--- Data for analysis Enclosed Below ---

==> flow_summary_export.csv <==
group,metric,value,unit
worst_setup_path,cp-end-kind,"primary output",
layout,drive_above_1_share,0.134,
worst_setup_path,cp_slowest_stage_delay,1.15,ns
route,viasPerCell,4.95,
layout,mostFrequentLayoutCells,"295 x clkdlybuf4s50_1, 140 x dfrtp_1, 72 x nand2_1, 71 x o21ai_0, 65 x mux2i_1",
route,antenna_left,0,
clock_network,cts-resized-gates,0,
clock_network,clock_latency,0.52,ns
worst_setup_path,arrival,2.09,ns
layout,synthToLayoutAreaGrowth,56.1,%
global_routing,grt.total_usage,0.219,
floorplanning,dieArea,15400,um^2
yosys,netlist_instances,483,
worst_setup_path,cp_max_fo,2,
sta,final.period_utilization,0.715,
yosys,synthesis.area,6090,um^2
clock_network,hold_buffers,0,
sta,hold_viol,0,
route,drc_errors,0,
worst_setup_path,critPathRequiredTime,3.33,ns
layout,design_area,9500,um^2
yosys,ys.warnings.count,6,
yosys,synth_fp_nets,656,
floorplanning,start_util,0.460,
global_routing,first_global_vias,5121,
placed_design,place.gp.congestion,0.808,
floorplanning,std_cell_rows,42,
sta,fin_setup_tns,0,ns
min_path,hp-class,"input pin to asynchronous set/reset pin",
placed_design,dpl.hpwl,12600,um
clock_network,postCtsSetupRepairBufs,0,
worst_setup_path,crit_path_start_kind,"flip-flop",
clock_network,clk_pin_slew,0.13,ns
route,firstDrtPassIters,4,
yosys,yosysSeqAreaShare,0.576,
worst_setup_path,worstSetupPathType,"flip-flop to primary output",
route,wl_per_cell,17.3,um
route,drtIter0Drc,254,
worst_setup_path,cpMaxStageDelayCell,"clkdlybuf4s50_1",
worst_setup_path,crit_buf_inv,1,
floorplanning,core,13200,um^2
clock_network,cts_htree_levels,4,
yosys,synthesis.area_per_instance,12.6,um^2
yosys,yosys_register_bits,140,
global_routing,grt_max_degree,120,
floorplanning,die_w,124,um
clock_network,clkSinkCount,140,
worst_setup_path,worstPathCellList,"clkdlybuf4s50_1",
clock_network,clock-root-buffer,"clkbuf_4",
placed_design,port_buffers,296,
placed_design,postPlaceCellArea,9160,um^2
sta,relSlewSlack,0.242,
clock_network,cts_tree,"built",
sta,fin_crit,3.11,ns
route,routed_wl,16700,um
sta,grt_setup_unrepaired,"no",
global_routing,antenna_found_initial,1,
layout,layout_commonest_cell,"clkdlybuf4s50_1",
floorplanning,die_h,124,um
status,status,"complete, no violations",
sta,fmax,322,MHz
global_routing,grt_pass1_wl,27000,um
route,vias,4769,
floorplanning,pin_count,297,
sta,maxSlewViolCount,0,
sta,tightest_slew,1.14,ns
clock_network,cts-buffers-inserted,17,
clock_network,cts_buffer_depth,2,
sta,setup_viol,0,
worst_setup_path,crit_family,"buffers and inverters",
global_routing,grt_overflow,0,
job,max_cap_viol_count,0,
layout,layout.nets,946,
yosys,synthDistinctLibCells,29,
`config.mk`:
```
export PLATFORM = sky130hd
export DESIGN_NAME = button_press_conditioner
export DESIGN_NICKNAME = d
export VERILOG_FILES = /design/src/rtl/button_press_conditioner.sv
export SDC_FILE = /design/constraint.sdc
export NUM_CORES = 1
export LEC_CHECK = 0
export ABC_AREA = 0
export BUFFER_PORTS_ARGS = -buffer_cell sky130_fd_sc_hd__buf_2
export CAP_MARGIN = 5
export CORE_AREA = 2 2 97 99
export CTS_BUF_LIST = sky130_fd_sc_hd__clkbuf_4 sky130_fd_sc_hd__clkbuf_8
export CTS_CLUSTER_DIAMETER = 120
export CTS_CLUSTER_SIZE = 28
export DETAILED_ROUTE_END_ITERATION = 10
export DIE_AREA = 0 0 99 101
export GPL_TIMING_DRIVEN = 0
export PLACE_DENSITY = 0.74
export SETUP_SLACK_MARGIN = 0.1
export SYNTH_ARGS = -nofsm -noshare
export SYNTH_HDL_FRONTEND = slang
export SYNTH_SLANG_ARGS = --single-unit
```
`constraint.sdc`:
```
create_clock -name clk -period 2.9 [get_ports clk]
set_input_delay 0.145 -clock clk [delete_from_list [all_inputs] [get_ports clk]]
set_output_delay 0.145 -clock clk [all_outputs]
set_load 0.03 [all_outputs]
```
**config.mk**
```make
export PLATFORM = sky130hd
export DESIGN_NAME = if_fetch_unit
export DESIGN_NICKNAME = d
export VERILOG_FILES = /design/src/rtl/RV32I_definitions.sv /design/src/rtl/if_id_register.sv /design/src/rtl/if_fetch_unit.sv
export SDC_FILE = /design/constraint.sdc
export NUM_CORES = 1
export LEC_CHECK = 0
export BUFFER_PORTS_ARGS = -buffer_cell sky130_fd_sc_hd__buf_2
export CAP_MARGIN = 20
export CORE_ASPECT_RATIO = 0.7
export CORE_MARGIN = 5
export CORE_UTILIZATION = 53
export CTS_CLUSTER_SIZE = 30
export DETAILED_ROUTE_END_ITERATION = 10
export GPL_TIMING_DRIVEN = 0
export PLACE_DENSITY = 0.86
export SLEW_MARGIN = 20
export SYNTH_ARGS = -nofsm -noshare
export SYNTH_HDL_FRONTEND = slang
export SYNTH_SLANG_ARGS = --single-unit
```
**constraint.sdc**
```tcl
create_clock -name clk -period 5.55 [get_ports clk]
set_clock_uncertainty 0.2 [all_clocks]
set_input_delay 0.2775 -clock clk [delete_from_list [all_inputs] [get_ports clk]]
set_output_delay 0.2775 -clock clk [all_outputs]
set_load 0.1 [all_outputs]
```
$ cat src/rtl/trace_cmd_buffer.sv
// Trace command validator/buffer ahead of the cache core: filters illegal codes,
// queues legal ones, decodes one-hot ops and raises done once the trace drains.
// Optional per-op pop statistics are enabled by defining TRACE_CMD_STATS_EN.
module trace_cmd_buffer
    import cache_sim_pkg::*;
#(
    parameter int ADDR_W = ADDR_W_DEFAULT,
    parameter int DEPTH  = 8,
    parameter int CNT_W  = 16
) (
    input  logic                     clk,
    input  logic                     rst_n,
    input  logic                     in_valid,
    output logic                     in_ready,
    input  logic [3:0]               in_command,
    input  logic [ADDR_W-1:0]        in_address,
    input  logic                     in_last,
    output logic                     out_valid,
    input  logic                     out_ready,
    output logic [3:0]               out_command,
    output logic [ADDR_W-1:0]        out_address,
    output logic [OP_W-1:0]          out_op,
    output logic                     done,
    output logic [CNT_W-1:0]         illegal_count,
`ifdef TRACE_CMD_STATS_EN
    output logic [OP_W*CNT_W-1:0]    op_count,
`endif
    output logic [$clog2(DEPTH):0]   level
);

    localparam int FW = 4 + ADDR_W;

    localparam logic [1:0] ST_IDLE   = 2'd0;
    localparam logic [1:0] ST_ACTIVE = 2'd1;
    localparam logic [1:0] ST_DRAIN  = 2'd2;
    localparam logic [1:0] ST_DONE   = 2'd3;

    logic              fifo_full;
    logic              fifo_empty;
    logic              accept;
    logic              in_legal;
    logic              push;
    logic              pop;
    logic [ADDR_W-1:0] store_addr;
    logic [FW-1:0]     head;
    logic [CNT_W-1:0]  illegal_count_reg;
    logic              eot_reg;
    logic [1:0]        state_reg;
    logic [1:0]        state_next;

    assign in_legal   = is_legal_cmd(in_command);
    assign accept     = in_valid && in_ready;
    assign push       = accept && in_legal;
    assign store_addr = (in_command == CMD_CLEAR || in_command == CMD_PRINT) ? '0 : in_address;

    cmd_fifo #(
        .WIDTH (FW),
        .DEPTH (DEPTH)
    ) u_fifo (
        .clk   (clk),
        .rst_n (rst_n),
        .push  (push),
        .din   ({in_command, store_addr}),
        .full  (fifo_full),
        .pop   (pop),
        .dout  (head),
        .empty (fifo_empty),
        .level (level)
    );

    assign in_ready      = !fifo_full;
    assign out_valid     = !fifo_empty;
    assign pop           = out_valid && out_ready;
    assign out_command   = head[FW-1 -: 4];
    assign out_address   = head[ADDR_W-1:0];
    assign out_op        = out_valid ? cmd_to_op(out_command) : '0;
    assign illegal_count = illegal_count_reg;
    assign done          = (state_reg == ST_DONE);

    always_ff @(posedge clk or negedge rst_n) begin
        if (!rst_n) begin
            illegal_count_reg <= '0;
        end else if (accept && !in_legal && illegal_count_reg != '1) begin
            illegal_count_reg <= illegal_count_reg + 1'b1;
        end
    end

    // A push in the same cycle as in_last is already counted in level by the
    // time eot_reg is visible, so it holds off done until it is popped.
    always_comb begin
        state_next = state_reg;
        case (state_reg)
            ST_IDLE: begin
                if (eot_reg && fifo_empty)
                    state_next = ST_DONE;
                else if (!fifo_empty)
                    state_next = eot_reg ? ST_DRAIN : ST_ACTIVE;
            end
            ST_ACTIVE: begin
                if (fifo_empty)
                    state_next = eot_reg ? ST_DONE : ST_IDLE;
                else if (eot_reg)
                    state_next = ST_DRAIN;
            end
            ST_DRAIN: begin
                if (fifo_empty)
                    state_next = ST_DONE;
            end
            ST_DONE:  state_next = ST_DONE;
            default:  state_next = ST_IDLE;
        endcase
    end

    always_ff @(posedge clk or negedge rst_n) begin
        if (!rst_n) begin
            eot_reg   <= 1'b0;
            state_reg <= ST_IDLE;
        end else begin
            if (in_last)
                eot_reg <= 1'b1;
            state_reg <= state_next;
        end
    end

`ifdef TRACE_CMD_STATS_EN
    generate
        for (genvar gi = 0; gi < OP_W; gi++) begin : g_op_count
            logic [CNT_W-1:0] count_reg;
            always_ff @(posedge clk or negedge rst_n) begin
                if (!rst_n) begin
                    count_reg <= '0;
                end else if (pop && out_op[gi] && count_reg != '1) begin
                    count_reg <= count_reg + 1'b1;
                end
            end
            assign op_count[gi*CNT_W +: CNT_W] = count_reg;
        end
    endgenerate
`endif

endmodule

--- End of Enclosed Data for analysis ---

» **Required action**
Please copy every line from the entries that includes the word "flip".

» **Response for this exercise**
worst_setup_path,crit_path_start_kind,"flip-flop",
worst_setup_path,worstSetupPathType,"flip-flop to primary output",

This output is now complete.